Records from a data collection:

====

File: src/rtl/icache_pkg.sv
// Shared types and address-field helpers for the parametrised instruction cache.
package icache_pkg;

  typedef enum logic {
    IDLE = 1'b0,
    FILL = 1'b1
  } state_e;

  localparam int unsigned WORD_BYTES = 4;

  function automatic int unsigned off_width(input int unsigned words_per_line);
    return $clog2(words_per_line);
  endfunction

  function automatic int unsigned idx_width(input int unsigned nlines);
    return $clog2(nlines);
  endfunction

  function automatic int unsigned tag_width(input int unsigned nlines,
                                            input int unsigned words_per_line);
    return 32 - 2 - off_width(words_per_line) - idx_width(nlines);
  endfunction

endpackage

====

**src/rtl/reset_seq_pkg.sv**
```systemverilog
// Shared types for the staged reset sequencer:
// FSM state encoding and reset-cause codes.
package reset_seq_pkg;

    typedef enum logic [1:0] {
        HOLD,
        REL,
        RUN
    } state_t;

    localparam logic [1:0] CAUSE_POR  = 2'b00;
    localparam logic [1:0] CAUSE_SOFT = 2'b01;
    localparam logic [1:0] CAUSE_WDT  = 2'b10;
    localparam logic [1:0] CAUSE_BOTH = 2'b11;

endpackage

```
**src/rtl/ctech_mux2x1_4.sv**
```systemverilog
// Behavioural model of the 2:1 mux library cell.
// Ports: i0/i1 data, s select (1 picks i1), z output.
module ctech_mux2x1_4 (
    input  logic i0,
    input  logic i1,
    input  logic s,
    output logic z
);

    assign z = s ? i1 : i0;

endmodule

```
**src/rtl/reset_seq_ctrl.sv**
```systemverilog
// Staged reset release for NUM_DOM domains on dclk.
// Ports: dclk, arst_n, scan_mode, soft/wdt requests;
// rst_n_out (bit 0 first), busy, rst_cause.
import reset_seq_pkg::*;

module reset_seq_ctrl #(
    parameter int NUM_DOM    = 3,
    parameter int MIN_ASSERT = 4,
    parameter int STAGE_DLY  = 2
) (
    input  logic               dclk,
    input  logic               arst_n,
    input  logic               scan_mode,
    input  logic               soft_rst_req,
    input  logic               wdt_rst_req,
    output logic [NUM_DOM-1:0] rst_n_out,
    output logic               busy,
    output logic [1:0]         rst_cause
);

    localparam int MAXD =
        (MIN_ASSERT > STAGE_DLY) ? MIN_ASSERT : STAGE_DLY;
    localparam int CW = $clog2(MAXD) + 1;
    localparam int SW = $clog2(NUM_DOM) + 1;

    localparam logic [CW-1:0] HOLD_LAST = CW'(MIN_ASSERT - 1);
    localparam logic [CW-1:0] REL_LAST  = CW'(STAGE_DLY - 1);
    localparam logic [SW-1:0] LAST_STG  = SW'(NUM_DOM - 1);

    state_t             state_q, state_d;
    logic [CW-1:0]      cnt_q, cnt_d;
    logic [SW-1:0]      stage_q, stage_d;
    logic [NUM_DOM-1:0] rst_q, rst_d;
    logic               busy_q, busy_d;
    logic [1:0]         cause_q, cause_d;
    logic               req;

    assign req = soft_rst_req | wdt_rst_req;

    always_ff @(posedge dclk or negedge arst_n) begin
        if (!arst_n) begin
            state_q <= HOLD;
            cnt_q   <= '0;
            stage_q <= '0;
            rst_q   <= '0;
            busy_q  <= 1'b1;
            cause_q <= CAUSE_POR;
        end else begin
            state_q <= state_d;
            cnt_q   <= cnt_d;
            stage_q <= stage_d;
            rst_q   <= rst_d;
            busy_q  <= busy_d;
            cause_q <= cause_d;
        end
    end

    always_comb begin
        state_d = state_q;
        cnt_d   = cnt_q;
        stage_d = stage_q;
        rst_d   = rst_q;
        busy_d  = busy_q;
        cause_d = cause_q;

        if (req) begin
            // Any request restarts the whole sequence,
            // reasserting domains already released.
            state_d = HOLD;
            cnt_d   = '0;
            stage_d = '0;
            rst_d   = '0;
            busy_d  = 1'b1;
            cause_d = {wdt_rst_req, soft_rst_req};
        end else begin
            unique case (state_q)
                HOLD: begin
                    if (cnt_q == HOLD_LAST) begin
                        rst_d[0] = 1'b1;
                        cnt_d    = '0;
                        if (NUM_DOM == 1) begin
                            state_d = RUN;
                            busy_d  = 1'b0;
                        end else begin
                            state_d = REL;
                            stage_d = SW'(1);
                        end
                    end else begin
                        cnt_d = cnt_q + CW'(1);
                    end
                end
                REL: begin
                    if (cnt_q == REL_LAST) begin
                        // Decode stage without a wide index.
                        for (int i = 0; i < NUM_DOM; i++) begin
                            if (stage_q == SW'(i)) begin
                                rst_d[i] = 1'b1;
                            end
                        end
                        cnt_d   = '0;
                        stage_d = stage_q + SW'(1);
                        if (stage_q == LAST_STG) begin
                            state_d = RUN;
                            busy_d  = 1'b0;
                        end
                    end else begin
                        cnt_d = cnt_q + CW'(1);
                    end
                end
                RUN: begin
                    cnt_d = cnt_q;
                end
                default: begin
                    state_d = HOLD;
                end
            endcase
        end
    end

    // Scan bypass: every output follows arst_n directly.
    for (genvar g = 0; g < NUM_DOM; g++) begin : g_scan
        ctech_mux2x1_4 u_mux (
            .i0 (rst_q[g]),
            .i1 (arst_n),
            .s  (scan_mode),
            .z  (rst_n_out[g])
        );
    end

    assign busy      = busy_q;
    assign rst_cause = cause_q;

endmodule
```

====

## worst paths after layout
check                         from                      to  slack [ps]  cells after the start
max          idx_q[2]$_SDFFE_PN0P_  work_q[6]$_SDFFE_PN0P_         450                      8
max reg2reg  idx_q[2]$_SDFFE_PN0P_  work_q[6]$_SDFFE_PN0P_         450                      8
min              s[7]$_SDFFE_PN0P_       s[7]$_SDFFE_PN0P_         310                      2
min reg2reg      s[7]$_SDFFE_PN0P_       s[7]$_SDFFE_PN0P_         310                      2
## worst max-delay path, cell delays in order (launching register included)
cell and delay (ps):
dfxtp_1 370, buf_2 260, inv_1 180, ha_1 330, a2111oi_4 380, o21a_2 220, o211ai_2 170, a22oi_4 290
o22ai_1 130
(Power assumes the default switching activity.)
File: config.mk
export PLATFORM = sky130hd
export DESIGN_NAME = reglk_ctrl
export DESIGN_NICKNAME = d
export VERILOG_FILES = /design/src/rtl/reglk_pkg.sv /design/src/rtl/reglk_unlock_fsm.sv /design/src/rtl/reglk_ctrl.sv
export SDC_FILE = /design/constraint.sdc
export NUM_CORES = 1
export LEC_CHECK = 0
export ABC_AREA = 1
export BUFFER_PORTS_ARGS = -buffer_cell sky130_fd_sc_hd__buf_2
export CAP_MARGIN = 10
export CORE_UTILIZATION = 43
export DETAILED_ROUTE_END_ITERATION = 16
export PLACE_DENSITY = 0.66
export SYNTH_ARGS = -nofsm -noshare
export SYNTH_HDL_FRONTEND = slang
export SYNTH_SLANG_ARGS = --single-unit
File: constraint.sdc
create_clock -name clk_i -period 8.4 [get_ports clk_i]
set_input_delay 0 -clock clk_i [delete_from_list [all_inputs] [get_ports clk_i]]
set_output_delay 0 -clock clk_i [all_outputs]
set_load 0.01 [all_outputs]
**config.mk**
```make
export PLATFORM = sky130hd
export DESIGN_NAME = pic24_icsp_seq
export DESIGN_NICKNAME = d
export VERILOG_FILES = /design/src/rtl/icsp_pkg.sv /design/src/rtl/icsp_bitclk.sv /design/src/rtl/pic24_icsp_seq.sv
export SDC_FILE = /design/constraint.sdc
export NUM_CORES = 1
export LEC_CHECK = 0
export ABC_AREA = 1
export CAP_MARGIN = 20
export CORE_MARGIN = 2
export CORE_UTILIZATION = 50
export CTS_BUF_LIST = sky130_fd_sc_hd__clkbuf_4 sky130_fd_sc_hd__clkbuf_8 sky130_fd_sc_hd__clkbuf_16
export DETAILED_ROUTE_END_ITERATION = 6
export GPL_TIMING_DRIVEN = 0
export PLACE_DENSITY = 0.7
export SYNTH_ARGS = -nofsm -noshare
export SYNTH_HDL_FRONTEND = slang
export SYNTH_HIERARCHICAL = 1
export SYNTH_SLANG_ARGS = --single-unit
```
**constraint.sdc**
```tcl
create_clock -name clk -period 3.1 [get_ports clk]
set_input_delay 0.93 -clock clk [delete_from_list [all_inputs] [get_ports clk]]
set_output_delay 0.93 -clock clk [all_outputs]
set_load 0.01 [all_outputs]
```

====

* _WORK INSTRUCTIONS_
Only the lines above starting at the one containing "dfxtp_1 370, buf_2" and ending at the one containing "o22ai_1 130", both included, are to be returned, exactly as they read.

* _SOLUTION TO THIS TASK_
dfxtp_1 370, buf_2 260, inv_1 180, ha_1 330, a2111oi_4 380, o21a_2 220, o211ai_2 170, a22oi_4 290
o22ai_1 130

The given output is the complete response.